(Stored items)
====================

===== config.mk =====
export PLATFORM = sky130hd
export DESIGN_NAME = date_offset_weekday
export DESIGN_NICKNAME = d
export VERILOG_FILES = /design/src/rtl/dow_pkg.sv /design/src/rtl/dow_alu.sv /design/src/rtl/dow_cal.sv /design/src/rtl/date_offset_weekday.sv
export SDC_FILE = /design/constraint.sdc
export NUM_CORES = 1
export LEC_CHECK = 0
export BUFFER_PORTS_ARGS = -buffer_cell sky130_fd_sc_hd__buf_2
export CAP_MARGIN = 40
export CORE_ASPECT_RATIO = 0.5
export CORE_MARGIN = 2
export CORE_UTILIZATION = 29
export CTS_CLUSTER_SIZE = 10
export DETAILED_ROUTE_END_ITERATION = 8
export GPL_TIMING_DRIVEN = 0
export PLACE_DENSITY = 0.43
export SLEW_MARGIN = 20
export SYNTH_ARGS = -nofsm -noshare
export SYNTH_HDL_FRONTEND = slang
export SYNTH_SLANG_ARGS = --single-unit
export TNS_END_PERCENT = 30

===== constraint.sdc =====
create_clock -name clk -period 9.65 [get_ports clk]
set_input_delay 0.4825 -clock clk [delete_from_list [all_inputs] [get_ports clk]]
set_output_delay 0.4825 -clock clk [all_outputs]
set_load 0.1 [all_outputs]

====================

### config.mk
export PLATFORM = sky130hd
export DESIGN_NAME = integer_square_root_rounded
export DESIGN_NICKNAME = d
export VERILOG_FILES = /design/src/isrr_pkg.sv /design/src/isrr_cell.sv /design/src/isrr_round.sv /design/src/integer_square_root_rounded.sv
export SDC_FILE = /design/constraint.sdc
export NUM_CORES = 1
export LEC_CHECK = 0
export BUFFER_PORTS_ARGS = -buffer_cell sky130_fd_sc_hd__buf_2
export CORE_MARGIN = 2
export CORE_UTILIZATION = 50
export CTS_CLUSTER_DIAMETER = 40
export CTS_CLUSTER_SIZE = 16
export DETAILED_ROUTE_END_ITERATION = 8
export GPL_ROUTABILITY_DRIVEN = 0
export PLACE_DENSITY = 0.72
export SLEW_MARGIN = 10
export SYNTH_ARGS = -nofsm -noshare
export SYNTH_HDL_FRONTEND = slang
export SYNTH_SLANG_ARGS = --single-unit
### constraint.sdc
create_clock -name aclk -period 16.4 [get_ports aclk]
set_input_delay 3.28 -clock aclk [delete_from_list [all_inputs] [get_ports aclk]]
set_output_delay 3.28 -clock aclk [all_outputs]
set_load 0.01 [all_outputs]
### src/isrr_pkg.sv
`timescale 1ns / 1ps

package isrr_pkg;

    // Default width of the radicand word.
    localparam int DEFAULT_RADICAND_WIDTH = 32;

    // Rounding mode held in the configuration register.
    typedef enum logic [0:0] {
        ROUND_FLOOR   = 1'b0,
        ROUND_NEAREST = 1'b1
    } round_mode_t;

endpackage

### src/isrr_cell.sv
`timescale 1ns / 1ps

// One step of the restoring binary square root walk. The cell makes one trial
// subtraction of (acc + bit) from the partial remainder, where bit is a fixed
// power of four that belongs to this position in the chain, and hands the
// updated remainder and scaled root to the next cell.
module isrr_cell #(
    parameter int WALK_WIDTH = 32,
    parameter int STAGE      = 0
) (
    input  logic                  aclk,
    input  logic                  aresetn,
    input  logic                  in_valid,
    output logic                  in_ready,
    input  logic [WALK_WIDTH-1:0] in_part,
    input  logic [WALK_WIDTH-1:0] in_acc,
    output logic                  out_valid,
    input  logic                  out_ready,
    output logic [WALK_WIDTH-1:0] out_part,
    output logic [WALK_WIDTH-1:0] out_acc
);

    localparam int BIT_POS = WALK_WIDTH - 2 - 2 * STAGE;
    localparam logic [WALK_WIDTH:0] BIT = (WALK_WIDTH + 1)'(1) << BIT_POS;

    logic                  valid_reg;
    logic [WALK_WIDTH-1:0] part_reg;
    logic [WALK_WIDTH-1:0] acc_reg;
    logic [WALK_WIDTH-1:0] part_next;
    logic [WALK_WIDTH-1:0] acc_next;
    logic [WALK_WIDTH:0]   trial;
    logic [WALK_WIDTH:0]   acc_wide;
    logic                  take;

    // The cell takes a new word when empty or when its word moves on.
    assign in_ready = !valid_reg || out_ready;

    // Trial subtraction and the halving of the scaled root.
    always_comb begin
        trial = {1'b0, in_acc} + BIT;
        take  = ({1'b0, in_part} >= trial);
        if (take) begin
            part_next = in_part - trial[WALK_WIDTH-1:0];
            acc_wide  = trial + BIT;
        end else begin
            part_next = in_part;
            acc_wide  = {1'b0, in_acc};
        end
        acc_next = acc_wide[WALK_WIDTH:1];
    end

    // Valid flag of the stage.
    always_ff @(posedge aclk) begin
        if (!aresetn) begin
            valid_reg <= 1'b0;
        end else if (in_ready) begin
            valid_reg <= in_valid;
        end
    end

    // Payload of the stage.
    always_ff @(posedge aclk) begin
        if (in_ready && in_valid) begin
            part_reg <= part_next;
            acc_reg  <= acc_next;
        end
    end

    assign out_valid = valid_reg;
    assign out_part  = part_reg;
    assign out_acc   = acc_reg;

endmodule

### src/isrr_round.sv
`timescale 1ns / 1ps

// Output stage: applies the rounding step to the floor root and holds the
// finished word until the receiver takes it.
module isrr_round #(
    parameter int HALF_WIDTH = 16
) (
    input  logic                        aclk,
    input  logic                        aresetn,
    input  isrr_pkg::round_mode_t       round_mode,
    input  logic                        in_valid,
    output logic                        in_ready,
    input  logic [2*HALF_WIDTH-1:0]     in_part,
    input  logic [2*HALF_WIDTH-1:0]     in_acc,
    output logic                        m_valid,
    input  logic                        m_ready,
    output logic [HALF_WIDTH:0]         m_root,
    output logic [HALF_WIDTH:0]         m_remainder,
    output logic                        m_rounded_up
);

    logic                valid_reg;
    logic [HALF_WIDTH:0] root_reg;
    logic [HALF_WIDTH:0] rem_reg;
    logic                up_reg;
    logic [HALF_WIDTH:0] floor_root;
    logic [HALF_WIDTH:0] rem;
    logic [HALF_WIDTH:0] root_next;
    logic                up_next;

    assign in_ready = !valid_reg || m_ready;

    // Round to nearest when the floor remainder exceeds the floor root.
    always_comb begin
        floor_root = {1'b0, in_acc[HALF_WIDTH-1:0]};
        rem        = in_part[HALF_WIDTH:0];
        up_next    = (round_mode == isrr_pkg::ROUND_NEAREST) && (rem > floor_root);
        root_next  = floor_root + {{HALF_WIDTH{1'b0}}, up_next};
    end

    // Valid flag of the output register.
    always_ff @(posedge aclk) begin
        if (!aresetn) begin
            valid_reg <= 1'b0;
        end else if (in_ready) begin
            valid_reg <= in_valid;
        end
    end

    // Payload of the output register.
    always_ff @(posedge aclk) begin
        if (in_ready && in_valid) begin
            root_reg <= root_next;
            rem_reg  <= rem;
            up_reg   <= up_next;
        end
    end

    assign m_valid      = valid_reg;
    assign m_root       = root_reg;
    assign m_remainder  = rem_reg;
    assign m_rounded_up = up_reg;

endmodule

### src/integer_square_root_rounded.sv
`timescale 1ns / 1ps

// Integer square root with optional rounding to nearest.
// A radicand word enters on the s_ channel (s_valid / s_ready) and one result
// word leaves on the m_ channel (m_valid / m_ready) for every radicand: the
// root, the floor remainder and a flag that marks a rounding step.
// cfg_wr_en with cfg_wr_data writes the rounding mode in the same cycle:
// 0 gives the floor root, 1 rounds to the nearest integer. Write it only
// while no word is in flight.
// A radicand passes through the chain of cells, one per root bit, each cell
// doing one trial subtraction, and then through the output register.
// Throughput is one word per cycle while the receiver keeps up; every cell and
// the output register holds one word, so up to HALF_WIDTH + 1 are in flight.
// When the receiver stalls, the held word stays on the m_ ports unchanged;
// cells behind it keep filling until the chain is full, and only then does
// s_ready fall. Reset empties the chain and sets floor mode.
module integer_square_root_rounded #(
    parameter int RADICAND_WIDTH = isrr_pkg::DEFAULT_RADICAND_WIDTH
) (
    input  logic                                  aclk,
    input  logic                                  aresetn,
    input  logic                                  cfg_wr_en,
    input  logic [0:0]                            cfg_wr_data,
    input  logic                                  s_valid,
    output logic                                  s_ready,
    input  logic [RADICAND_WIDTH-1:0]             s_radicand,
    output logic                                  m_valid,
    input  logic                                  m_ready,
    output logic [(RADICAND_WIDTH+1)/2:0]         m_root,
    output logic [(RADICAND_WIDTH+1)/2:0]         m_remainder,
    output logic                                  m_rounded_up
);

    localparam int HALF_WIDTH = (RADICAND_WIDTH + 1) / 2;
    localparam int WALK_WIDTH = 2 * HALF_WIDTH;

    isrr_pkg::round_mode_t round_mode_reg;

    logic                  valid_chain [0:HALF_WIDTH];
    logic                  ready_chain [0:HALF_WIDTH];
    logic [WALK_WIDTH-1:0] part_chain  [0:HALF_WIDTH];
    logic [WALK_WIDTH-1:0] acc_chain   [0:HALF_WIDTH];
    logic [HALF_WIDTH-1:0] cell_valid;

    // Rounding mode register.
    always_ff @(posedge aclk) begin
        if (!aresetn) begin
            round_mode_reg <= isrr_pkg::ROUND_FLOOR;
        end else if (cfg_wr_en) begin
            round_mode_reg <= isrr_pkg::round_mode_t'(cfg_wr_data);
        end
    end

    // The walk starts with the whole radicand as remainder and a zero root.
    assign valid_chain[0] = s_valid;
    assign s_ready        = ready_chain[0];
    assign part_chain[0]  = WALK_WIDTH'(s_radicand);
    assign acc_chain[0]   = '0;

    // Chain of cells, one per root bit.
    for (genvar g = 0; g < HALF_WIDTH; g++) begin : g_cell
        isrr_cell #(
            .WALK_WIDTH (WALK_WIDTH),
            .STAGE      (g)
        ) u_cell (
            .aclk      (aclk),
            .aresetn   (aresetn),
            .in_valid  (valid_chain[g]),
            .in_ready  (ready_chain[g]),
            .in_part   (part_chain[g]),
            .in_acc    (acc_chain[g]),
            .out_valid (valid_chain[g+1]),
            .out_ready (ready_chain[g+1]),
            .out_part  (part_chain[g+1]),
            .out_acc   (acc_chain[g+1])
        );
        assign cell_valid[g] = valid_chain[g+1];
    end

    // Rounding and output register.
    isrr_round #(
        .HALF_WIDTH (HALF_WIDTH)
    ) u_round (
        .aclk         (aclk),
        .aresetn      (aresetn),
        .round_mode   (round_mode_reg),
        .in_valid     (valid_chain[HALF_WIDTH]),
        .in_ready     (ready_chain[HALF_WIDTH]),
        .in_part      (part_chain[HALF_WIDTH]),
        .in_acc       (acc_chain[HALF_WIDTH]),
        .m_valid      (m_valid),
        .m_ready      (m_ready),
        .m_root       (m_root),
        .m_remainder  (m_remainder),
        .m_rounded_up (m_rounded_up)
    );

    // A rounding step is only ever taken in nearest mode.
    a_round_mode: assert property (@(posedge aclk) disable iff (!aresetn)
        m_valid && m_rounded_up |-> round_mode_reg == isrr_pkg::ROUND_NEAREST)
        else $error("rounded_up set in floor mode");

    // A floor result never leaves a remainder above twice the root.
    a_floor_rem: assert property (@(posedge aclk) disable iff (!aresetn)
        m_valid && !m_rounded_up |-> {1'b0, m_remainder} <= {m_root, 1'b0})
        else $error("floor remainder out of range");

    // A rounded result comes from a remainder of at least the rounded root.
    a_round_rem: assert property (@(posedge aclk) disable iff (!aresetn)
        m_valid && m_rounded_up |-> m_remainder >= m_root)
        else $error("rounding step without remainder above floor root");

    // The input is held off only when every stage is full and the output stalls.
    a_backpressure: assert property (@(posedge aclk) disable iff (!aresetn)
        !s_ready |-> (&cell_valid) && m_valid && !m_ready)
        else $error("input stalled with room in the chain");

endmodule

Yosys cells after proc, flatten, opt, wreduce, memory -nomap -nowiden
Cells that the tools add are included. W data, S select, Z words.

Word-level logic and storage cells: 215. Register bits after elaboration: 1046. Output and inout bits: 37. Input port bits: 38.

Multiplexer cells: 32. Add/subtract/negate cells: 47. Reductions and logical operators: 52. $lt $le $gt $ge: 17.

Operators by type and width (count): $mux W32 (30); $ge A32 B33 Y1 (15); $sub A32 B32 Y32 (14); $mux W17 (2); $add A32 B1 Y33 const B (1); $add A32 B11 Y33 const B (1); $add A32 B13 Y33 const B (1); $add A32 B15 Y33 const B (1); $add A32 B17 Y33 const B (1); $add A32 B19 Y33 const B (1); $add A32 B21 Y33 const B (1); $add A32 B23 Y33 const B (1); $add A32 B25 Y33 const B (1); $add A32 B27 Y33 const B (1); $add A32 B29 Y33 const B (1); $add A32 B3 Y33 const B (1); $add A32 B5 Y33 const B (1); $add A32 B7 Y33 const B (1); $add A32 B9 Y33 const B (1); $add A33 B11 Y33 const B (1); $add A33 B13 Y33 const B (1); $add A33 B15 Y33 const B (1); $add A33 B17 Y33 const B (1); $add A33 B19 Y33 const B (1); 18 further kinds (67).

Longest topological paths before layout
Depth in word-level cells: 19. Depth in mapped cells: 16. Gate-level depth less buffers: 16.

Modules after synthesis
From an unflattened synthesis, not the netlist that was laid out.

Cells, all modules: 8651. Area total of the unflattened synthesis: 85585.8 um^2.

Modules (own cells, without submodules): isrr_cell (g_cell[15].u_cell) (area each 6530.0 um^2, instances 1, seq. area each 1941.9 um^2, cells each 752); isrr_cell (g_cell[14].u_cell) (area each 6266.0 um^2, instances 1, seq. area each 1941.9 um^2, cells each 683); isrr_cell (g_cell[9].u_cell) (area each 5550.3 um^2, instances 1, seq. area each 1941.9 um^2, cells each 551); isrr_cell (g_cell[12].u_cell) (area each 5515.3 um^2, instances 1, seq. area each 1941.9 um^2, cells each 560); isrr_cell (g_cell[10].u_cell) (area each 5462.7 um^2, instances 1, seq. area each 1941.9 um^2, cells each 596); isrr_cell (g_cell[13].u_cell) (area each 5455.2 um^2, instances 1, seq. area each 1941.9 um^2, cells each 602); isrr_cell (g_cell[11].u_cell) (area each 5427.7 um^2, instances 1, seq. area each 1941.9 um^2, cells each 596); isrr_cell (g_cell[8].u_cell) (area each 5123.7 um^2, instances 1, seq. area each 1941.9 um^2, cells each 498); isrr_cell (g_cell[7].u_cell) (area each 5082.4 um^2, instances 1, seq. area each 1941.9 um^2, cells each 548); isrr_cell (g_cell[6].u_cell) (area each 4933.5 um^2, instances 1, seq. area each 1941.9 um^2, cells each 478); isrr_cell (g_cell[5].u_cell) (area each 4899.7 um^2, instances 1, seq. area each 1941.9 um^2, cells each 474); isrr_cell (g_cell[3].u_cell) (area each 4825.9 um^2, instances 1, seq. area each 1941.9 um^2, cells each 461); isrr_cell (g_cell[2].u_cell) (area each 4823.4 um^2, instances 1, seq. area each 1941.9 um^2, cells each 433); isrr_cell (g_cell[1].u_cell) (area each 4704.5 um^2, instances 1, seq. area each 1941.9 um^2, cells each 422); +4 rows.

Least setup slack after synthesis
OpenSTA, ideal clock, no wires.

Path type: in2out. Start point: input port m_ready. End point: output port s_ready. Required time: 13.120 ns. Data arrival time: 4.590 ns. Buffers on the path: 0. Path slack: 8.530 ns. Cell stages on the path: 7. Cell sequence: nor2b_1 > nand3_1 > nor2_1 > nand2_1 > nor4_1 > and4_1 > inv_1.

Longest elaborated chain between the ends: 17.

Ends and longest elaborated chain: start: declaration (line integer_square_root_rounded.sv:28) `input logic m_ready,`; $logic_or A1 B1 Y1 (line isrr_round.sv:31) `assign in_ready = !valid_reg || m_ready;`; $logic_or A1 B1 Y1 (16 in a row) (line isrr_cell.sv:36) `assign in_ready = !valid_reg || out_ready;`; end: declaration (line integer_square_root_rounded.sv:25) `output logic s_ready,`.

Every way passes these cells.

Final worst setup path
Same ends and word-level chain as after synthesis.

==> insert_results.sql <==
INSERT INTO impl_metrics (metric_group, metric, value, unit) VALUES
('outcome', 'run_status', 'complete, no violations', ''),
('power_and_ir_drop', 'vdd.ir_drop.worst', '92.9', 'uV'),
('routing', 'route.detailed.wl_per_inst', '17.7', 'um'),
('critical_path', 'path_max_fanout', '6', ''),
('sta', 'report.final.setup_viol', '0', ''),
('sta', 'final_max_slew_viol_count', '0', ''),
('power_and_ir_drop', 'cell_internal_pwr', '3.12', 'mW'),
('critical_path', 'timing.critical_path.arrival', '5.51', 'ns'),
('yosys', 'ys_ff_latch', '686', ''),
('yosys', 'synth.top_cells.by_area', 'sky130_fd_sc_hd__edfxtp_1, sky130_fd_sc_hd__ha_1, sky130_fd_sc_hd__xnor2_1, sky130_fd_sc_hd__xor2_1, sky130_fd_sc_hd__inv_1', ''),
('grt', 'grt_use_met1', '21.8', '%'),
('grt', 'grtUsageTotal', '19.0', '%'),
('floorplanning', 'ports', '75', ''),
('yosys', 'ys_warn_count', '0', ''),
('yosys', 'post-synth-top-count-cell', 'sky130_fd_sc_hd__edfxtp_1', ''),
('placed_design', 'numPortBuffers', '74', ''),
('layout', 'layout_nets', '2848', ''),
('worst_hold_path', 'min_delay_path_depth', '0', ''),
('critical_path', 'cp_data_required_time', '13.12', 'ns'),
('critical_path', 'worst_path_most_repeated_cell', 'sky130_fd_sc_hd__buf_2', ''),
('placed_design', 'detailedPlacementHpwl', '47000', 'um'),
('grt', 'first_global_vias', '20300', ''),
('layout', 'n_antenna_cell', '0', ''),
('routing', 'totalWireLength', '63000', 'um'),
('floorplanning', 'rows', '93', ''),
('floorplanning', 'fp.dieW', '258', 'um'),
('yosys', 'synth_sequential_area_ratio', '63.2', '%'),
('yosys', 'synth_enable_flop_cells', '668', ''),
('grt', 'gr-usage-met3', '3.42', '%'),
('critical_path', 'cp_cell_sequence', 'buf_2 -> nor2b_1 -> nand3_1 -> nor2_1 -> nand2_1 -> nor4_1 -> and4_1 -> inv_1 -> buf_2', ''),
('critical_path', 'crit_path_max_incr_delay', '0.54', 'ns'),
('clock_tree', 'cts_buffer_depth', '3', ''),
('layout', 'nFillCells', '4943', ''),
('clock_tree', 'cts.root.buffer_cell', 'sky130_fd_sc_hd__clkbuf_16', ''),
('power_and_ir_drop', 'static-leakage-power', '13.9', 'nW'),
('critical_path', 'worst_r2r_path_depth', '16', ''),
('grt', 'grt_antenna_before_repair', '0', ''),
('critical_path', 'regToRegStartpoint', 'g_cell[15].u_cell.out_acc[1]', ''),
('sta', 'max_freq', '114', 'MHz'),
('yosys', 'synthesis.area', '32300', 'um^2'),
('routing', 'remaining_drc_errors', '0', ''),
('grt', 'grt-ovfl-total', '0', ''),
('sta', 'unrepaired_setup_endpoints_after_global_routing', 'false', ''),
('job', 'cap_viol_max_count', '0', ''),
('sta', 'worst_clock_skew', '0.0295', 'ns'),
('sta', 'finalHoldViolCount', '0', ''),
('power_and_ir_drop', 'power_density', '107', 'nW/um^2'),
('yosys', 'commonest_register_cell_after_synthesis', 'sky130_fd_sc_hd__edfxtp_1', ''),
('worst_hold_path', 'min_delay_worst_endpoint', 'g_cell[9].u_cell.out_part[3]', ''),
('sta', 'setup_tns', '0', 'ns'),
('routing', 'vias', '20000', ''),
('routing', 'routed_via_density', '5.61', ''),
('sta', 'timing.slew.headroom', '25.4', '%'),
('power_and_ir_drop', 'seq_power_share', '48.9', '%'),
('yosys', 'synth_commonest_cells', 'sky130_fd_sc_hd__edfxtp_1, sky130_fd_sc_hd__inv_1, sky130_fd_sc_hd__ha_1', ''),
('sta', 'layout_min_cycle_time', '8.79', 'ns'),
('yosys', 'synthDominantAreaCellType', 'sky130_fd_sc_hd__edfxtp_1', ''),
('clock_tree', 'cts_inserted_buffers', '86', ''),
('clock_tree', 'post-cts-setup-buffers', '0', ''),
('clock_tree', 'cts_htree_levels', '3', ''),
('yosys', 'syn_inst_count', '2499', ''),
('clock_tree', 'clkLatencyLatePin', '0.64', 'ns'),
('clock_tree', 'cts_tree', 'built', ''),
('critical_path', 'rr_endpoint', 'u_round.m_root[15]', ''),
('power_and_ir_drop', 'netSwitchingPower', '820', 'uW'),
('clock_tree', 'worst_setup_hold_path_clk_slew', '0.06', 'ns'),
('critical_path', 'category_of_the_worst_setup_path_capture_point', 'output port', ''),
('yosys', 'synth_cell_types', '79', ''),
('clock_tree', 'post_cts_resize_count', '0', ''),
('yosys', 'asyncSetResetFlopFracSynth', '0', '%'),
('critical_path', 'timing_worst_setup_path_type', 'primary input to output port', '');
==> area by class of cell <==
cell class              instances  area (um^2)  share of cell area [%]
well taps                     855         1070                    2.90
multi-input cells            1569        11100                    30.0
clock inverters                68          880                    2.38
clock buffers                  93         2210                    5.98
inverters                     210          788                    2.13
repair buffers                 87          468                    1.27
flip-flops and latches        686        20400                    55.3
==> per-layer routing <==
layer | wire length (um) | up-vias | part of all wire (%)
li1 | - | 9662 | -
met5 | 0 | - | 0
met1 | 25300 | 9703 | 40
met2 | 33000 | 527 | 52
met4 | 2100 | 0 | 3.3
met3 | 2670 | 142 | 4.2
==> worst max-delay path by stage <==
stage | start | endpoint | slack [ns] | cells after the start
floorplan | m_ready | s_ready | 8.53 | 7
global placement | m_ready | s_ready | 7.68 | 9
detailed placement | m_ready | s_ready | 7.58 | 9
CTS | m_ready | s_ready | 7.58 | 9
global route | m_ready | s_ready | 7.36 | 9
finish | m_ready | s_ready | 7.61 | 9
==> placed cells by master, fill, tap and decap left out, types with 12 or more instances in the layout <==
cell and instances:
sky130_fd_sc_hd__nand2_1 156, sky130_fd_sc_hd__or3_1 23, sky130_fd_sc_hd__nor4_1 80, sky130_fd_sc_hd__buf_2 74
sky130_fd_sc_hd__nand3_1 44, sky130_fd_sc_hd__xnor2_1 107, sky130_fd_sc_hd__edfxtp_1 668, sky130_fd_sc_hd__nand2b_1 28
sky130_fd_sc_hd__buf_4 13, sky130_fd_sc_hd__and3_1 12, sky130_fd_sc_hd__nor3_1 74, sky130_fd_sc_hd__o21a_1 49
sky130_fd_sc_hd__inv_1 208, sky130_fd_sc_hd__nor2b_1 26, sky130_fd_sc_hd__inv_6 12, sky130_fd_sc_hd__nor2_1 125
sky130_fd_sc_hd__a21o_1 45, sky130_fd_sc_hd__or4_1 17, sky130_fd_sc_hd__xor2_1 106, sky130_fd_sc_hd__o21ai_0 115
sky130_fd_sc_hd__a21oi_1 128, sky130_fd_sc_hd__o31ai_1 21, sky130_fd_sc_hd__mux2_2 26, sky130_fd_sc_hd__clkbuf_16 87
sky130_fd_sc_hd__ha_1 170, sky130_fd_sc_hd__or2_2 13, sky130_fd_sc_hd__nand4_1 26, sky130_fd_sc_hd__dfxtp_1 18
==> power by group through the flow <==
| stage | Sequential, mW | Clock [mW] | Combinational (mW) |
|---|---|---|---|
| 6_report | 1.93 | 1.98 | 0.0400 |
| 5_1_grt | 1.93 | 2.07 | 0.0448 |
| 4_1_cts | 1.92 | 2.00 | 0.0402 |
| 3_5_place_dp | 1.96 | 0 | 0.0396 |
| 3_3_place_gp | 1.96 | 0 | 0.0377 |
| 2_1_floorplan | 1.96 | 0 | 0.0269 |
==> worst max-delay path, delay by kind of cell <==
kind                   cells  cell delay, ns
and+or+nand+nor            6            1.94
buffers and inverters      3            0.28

====================

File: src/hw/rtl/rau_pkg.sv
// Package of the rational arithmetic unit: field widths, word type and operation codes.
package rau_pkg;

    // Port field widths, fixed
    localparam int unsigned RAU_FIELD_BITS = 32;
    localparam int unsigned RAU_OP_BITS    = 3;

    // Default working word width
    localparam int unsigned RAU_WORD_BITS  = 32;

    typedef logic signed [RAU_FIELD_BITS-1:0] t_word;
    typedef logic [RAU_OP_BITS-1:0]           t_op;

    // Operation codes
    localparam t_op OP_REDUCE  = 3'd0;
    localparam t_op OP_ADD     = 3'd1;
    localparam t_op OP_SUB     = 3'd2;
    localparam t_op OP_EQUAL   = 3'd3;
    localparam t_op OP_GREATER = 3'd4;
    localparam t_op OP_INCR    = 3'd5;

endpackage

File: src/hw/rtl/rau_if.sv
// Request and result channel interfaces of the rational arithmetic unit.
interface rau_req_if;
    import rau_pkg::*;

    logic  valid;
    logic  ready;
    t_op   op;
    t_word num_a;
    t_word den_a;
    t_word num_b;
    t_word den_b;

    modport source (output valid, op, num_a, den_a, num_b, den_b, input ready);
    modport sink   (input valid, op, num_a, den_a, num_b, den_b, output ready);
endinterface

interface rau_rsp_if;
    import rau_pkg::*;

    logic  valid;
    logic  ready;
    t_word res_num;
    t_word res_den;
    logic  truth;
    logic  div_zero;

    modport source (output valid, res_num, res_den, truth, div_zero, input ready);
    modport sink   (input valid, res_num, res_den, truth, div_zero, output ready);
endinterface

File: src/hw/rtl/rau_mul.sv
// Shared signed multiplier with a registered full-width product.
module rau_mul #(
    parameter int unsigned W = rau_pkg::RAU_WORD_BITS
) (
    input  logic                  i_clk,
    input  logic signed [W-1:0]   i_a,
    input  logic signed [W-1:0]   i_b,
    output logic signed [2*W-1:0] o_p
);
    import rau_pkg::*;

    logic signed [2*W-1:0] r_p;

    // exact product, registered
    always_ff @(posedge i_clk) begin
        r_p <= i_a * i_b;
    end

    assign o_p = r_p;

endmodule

====================

_Problem to work on_: Would you output, from the records above, exactly the run of lines that starts at the line containing "floorplan | m_ready | s_ready | 8.53 | 7" and ends at the line containing "sky130_fd_sc_hd__nand3_1 44, sky130_fd_sc_hd__xnor2_1", and only that run?

_Written reply_:
floorplan | m_ready | s_ready | 8.53 | 7
global placement | m_ready | s_ready | 7.68 | 9
detailed placement | m_ready | s_ready | 7.58 | 9
CTS | m_ready | s_ready | 7.58 | 9
global route | m_ready | s_ready | 7.36 | 9
finish | m_ready | s_ready | 7.61 | 9
==> placed cells by master, fill, tap and decap left out, types with 12 or more instances in the layout <==
cell and instances:
sky130_fd_sc_hd__nand2_1 156, sky130_fd_sc_hd__or3_1 23, sky130_fd_sc_hd__nor4_1 80, sky130_fd_sc_hd__buf_2 74
sky130_fd_sc_hd__nand3_1 44, sky130_fd_sc_hd__xnor2_1 107, sky130_fd_sc_hd__edfxtp_1 668, sky130_fd_sc_hd__nand2b_1 28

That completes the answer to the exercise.